A hairball and a bezoar are also called a “madstone.” A madstone is a calcified hairball produced in the stomach of an animal, usually a cud-chewer such as a cow or deer or goat.
Huck Finn and Harry Potter are fiction. But many people of the nineteenth century believed in the medical value of madstones, especially to treat not only rabies (hence the “mad” in madstone) but also insect stings and snakebites. Madstones were highly prized, handed down from generation to generation like heirlooms. In a medical emergency people traveled miles to find a madstone. The best madstones were said to be from an albino or “witch” deer.
Medicine (even folk medicine), like any other science, is exacting. According to one source, medical purists observed rules for the use of a madstone:
• If a madstone is bought or sold it will lose its curative power.
• The owner of a madstone must not charge for its use.
• The shape of a madstone must not be changed.
• The patient must go to the owner of the madstone, not the other way around (no house calls).
Huck Finn is set in 1845. But people used madstones long before—and after—that date. This illustration is from a 1749 pamphlet written by Irish physician Hans Sloane about a rhinoceros madstone.
This classified ad appeared many times in the Examiner of Richmond, Virginia in 1845. Samuel Anderson had come into possession of “Sale’s celebrated mad-stone, a well tried and sure preventive to hydrophobia.” Anderson charged $50 ($1,300 today), but that fee included board (“with the kindest attention given”). Anderson pointed out that he and his madstone were accessible by railroad and steamboat.
Nine years later in Richmond, the Daily Dispatch in 1854 reported on another madstone that had “effected many cures.”
Texas newspapers of the nineteenth century also contained hundreds of reports of madstones being applied to patients, usually after those persons had been bitten by a dog, cat, skunk, or cow that was believed to be rabid. The procedure varied among practitioners, but many boiled their madstone in milk before applying the stone to the wound. If the madstone “adhered” to the wound, that indicated that “poison” was present in the victim. When the madstone fell off, it was again boiled in milk and applied to the wound. When the madstone turned the milk green, all the poison had been removed. The longer the madstone adhered to the wound, the more poison it removed and the better the victim’s chance of recovery.
Even though a rabies vaccine was developed in 1885, Fort Worth newspapers of the 1880s and 1890s contain dozens of reports about the use of madstones to treat rabies.
A Fort Worth Gazette reporter interviewed a man bitten by a polecat who said that the widow Stepp in Denton had a “famous madstone.”
A Dr. Gooch of Temple, apparently a physician, owned a madstone.
This article explains how a madstone is applied and how it heals. Mr. Sauter of Indiana claimed that his madstone was one of only five in the United States.

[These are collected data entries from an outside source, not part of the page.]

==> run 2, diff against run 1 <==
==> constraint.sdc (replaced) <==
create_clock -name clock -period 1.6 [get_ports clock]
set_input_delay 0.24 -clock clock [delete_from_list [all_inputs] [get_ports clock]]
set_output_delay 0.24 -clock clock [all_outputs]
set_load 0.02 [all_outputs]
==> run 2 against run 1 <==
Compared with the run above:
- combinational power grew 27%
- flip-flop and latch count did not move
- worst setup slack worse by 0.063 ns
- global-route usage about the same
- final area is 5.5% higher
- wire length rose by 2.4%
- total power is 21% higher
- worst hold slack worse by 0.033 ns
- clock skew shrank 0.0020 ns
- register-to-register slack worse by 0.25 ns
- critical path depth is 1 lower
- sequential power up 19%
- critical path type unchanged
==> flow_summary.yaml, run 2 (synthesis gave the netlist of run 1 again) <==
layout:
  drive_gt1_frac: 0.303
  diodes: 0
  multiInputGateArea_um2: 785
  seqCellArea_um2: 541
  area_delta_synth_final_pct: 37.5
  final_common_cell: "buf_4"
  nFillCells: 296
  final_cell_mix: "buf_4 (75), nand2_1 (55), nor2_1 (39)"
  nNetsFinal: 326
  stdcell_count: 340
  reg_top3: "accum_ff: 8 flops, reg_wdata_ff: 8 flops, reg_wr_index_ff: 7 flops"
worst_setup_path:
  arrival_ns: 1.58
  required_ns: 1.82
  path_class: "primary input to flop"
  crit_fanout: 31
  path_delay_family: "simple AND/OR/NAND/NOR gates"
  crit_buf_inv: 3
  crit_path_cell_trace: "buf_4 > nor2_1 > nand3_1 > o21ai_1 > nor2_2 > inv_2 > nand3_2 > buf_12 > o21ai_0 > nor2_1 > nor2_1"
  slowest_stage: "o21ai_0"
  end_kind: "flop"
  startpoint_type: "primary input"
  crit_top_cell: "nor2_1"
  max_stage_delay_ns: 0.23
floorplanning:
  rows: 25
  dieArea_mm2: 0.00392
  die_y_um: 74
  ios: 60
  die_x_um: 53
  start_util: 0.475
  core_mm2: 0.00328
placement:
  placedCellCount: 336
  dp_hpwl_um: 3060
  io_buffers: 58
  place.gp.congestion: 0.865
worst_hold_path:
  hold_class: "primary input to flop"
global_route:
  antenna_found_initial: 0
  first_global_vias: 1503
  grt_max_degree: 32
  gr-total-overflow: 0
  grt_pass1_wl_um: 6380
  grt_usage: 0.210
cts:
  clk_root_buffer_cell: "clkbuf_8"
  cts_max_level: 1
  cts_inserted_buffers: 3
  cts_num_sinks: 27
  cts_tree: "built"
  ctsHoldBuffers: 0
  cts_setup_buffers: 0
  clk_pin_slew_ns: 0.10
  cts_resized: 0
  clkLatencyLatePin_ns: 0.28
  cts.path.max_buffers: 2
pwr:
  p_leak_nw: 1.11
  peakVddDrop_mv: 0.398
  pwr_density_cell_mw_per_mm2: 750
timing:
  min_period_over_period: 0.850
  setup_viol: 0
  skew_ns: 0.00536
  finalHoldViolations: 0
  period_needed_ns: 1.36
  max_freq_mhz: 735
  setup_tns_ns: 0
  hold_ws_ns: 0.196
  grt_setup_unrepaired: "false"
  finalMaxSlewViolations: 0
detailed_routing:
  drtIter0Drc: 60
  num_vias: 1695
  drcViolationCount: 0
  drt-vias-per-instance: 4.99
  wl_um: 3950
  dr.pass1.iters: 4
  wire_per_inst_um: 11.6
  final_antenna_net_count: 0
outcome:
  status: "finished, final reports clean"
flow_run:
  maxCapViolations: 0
`config.mk`:
```
export PLATFORM = sky130hd
export DESIGN_NAME = standard_timer
export DESIGN_NICKNAME = d
export VERILOG_FILES = /design/src/timer_pkg.sv /design/src/pin_edge.sv /design/src/prescaler.sv /design/src/standard_timer.sv
export VERILOG_INCLUDE_DIRS = /design/src
export SDC_FILE = /design/constraint.sdc
export NUM_CORES = 1
export LEC_CHECK = 0
export ABC_CLOCK_PERIOD_IN_PS = 4800
export BUFFER_PORTS_ARGS = -buffer_cell sky130_fd_sc_hd__buf_2
export CORE_AREA = 2 2 123 125
export DETAILED_ROUTE_END_ITERATION = 16
export DIE_AREA = 0 0 125 127
export PLACE_DENSITY_LB_ADDON = 0.25
export SLEW_MARGIN = 20
export SYNTH_ARGS = -nofsm -noshare
export SYNTH_HDL_FRONTEND = slang
export SYNTH_SLANG_ARGS = --single-unit
```
`constraint.sdc`:
```
create_clock -name clk -period 4.8 [get_ports clk]
set_clock_uncertainty 0.1 [all_clocks]
set_input_delay 0.96 -clock clk [delete_from_list [all_inputs] [get_ports clk]]
set_output_delay 0.96 -clock clk [all_outputs]
set_load 0.005 [all_outputs]
```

And yet such wondrous concretions seemed to have been in all parts of the country. And to have been treated like family jewels. The Gibson madstone in Georgia had been in the family a century and had cured about one hundred people.
And a Fort Worth man claimed to have the largest madstone in the country and was considering exhibiting it at the World’s Fair of 1893. Note that two or three Fort Worth physicians attested to the fineness of Mr. Gavin’s madstone. Clip is from the June 23, 1891 Fort Worth Gazette.

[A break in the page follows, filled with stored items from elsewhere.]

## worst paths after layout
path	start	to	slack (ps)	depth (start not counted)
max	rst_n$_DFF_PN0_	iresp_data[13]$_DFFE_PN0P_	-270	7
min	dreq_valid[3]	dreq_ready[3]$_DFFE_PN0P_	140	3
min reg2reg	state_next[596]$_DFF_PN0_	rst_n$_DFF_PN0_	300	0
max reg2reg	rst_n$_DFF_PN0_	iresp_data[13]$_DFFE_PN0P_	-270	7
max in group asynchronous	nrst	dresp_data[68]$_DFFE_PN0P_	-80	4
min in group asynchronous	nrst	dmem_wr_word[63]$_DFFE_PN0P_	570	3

These two clips are from the Fort Worth Register in 1902. A Euless man was seeking a madstone. Two days later the paper printed a letter from a reader advising where such a wondrous stone might be found.
Reliance on madstones lingered into the twentieth century. In 1924 a Star-Telegram editorial lamented the myth of the madstone after a madstone had been used with tragic results in Los Angeles, Texas (who knew? Los Angeles, Texas is between San Antonio and Laredo).

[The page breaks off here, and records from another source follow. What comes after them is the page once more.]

===== config.mk =====
export PLATFORM = sky130hd
export DESIGN_NAME = wdw_watchdog
export DESIGN_NICKNAME = d
export VERILOG_FILES = /design/src/hw/wdw_pkg.sv /design/src/hw/wdw_count_stage.sv /design/src/hw/wdw_prescaler.sv /design/src/hw/wdw_watchdog.sv
export SDC_FILE = /design/constraint.sdc
export NUM_CORES = 1
export LEC_CHECK = 0
export BUFFER_PORTS_ARGS = -buffer_cell sky130_fd_sc_hd__buf_2
export CAP_MARGIN = 20
export CORE_MARGIN = 1.5
export CORE_UTILIZATION = 60
export CTS_BUF_LIST = sky130_fd_sc_hd__clkbuf_16
export DETAILED_ROUTE_END_ITERATION = 12
export PLACE_DENSITY_LB_ADDON = 0.05
export SLEW_MARGIN = 5
export SYNTH_ARGS = -nofsm -noshare
export SYNTH_HDL_FRONTEND = slang
export SYNTH_HIERARCHICAL = 1
export SYNTH_SLANG_ARGS = --single-unit

===== constraint.sdc =====
create_clock -name mclk -period 4.4 [get_ports mclk]
set_input_delay 0.44 -clock mclk [delete_from_list [all_inputs] [get_ports mclk]]
set_output_delay 0.44 -clock mclk [all_outputs]
set_load 0.05 [all_outputs]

In 1939 the state medical association’s museum on El Paso Street added a madstone to its collection, on loan from a resident of Fairmount.
By midcentury the application of a madstone boiled in milk to cure disease in a patient was regarded as quaint quackery of the past and was virtually forsaken as a medical procedure. Just as well. Imagine trying to get Blue Cross to pay for that.